*Collected data entries*
☆ ☆ ☆ ☆

Background: an optimization exercise with open tools, aiming at small area and a short achievable clock period. Do not read the settings as production practice.
In this exercise RTL edits were held to simulation tests only and were not proved equivalent to the original.
Power is estimated from default activity; no workload was simulated.

==> inputs of v3 <==
Design RISCV_architecture, start of the top module:
module RISCV_architecture #(parameter bitwidth = 32)(clk, rst, instruction, ALU_Result, PC, immediate, address, ALU_Result_reg,
read_data, ALUSrc, RegWrite, MemRead, MemWrite, branch, operand_A, operand_B, rd, byte_enable, rs2);
    input clk;
    input rst;
    input [31:0] instruction;
    output [31:0] ALU_Result;
    output [31:0] PC;
    output [31:0] immediate;
    output [31:0] address;
    output [31:0] ALU_Result_reg;
    output [31:0] read_data;
    output [31:0] operand_A;
    output [31:0] operand_B;
    output [4:0] rd;
    output [4:0] rs2;
    output [3:0] byte_enable;
    output ALUSrc;
    output RegWrite;
    output MemRead;
    output MemWrite;
    output branch;
    wire [31:0] ins = instruction;
    wire [6:0] opcode = ins[6:0];
    wire [2:0] f3 = ins[14:12];
    wire [6:0] f7 = ins[31:25];
    wire [4:0] rs1 = ins[19:15];
    assign rd  = ins[11:7];
    assign rs2 = ins[24:20];
    wire isR     = opcode == 7'b0110011;
    wire isL     = opcode == 7'b0000011;
    wire isI     = opcode == 7'b0010011;
    wire isS     = opcode == 7'b0100011;
    wire isB     = opcode == 7'b1100011;
    wire isLUI   = opcode == 7'b0110111;
    wire isAUIPC = opcode == 7'b0010111;
    wire isJAL   = opcode == 7'b1101111;
    wire isJALR0 = (opcode == 7'b1100111) && (f3 == 3'b000);
    wire f7z  = f7 == 7'b0000000;
    wire f7s  = f7 == 7'b0100000;
    wire f3e0 = f3 == 3'b000;
    wire f3e1 = f3 == 3'b001;
    wire f3e2 = f3 == 3'b010;
    wire f3e3 = f3 == 3'b011;
    wire f3e4 = f3 == 3'b100;
    wire f3e5 = f3 == 3'b101;
    wire f3e6 = f3 == 3'b110;
    wire f3e7 = f3 == 3'b111;
    wire f3mem = f3e0 | f3e1 | f3e2;    
    wire vL = isL & f3mem;
    wire vS = isS & f3mem;
    wire vI = isI & ~((f3e1 & ~f7z) | (f3e5 & ~f7z & ~f7s));
    wire vR = isR & ~((f3e0 & ~f7z & ~f7s) | (f3e5 & ~f7z & ~f7s) | f3e7);
  ...
export LEC_CHECK = 0
export CAP_MARGIN = 20
export CORE_MARGIN = 2
export CORE_UTILIZATION = 50
export SETUP_SLACK_MARGIN = 5
export SLEW_MARGIN = 20
export SYNTH_HIERARCHICAL = 1
export SYNTH_MINIMUM_KEEP_SIZE = 0
export TNS_END_PERCENT = 5
create_clock -name core_clock -period 16.0 [get_ports {clk}]
standard.sh (not shown) runs the stock make flow with config.mk's settings and CLKGATE_MAP_FILE= SYNTH_SCRIPT=/design/flow/synth_recipe.tcl, a recipe that flattens the netlist after the stock synthesis.
==> flow/flow/run.sh <==
#!/bin/bash
set -euo pipefail
bash standard.sh MATCH_CELL_FOOTPRINT=0 \
  "BUFFER_PORTS_ARGS=-buffer_cell sky130_fd_sc_hd__buf_4" \
  SETUP_SLACK_MARGIN=5.2 \
  finish > standard.log 2>&1
==> inputs of v31, as changes to v3 <==
==> flow/flow/run.sh (replaced) <==
#!/bin/bash
set -euo pipefail
bash standard.sh MATCH_CELL_FOOTPRINT=0 \
  "BUFFER_PORTS_ARGS=-buffer_cell sky130_fd_sc_hd__buf_2" \
  SETUP_SLACK_MARGIN=5.2 \
  finish > standard.log 2>&1
CTS_CLUSTER_DIAMETER = 110   (was not set)
CTS_CLUSTER_SIZE = 28   (was not set)
==> qor summary <==
item	v31	v3
Power density of the placed cells	119 nW/um^2	133 nW/um^2
Total number of vias	54400	55100
Sequential share of cell area	50.3%	48.9%
Met1 Routed Length	107000 um	109000 um
Headroom to the max-slew limit	9.46%	29.5%
Total clock network power	1690 uW	3050 uW
Net Sw Power	3390 uW	3680 uW
Clock slew seen by the registers of the worst setup and hold paths	0.12 ns	0.06 ns
Metal2 WL	120000 um	117000 um
Transition time at the pin with the least slew margin	1.35 ns	1.05 ns
Worst R2R Setup Slack	9.24 ns	9.07 ns
Total power consumption of the routed design	9020 uW	10400 uW
Result of the run	timing/DRC/antenna clean	timing/DRC/antenna clean
Combinational Power Share	34.7%	30.3%
M3 GR Usage	12.9%	13.7%
Fin worst setup slack	5.02 ns	4.94 ns
Critical R2R Launch	regs[28][13]	regs[28][6]
Buffers inserted during post-CTS setup optimization	25	21
Number of antenna violations at the first check in global routing	12	10
Worst-skew pair later-pin latency	0.75 ns	0.80 ns
Wire length after detailed routing	283000 um	285000 um

-- re-timing with driven ports --
How much do the figures lean on ideal ports? The routed layouts below were timed once more, with nothing changed but the port constraints.
Step 1 (the two cells are an assumption about what drives the block):
set clk [get_ports {clk}]
set_driving_cell -lib_cell sky130_fd_sc_hd__clkbuf_16 $clk
set_driving_cell -lib_cell sky130_fd_sc_hd__buf_2 [delete_from_list [all_inputs] $clk]
Step 2, shift: input delay + t, output delay - t, t = (earliest + latest rising clock arrival at the registers) / 2. This alone moves slack from input paths to output paths.
Three values: no drivers, after step 1, after step 2; two values: the first two.
| run | t, ns | setup slack, ns | hold slack, ns | slew at the worst register clock pin (ns) | worst slew at a driven data input, ns |
|---|---|---|---|---|---|
| v3 | 0.853 | 4.945 / 4.892 / 4.892 | 0.592 / 0.592 / 0.592 | 0.07 / 0.07 | 0.10 |
| v31 | 0.790 | 5.022 / 4.998 / 4.998 | 0.583 / 0.583 / 0.583 | 0.12 / 0.12 | 0.07 |
After both steps every run listed still meets setup and hold. For v3, which loses most, drivers alone change the setup slack by -0.053 ns; drivers and shift together by -0.053 ns.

☆ ☆ ☆ ☆

*INSTRUCTIONS FOR THE TASK*
Search the records for the string "were" and return every line in which it occurs.

*TASK RESULT*
In this exercise RTL edits were held to simulation tests only and were not proved equivalent to the original.
How much do the figures lean on ideal ports? The routed layouts below were timed once more, with nothing changed but the port constraints.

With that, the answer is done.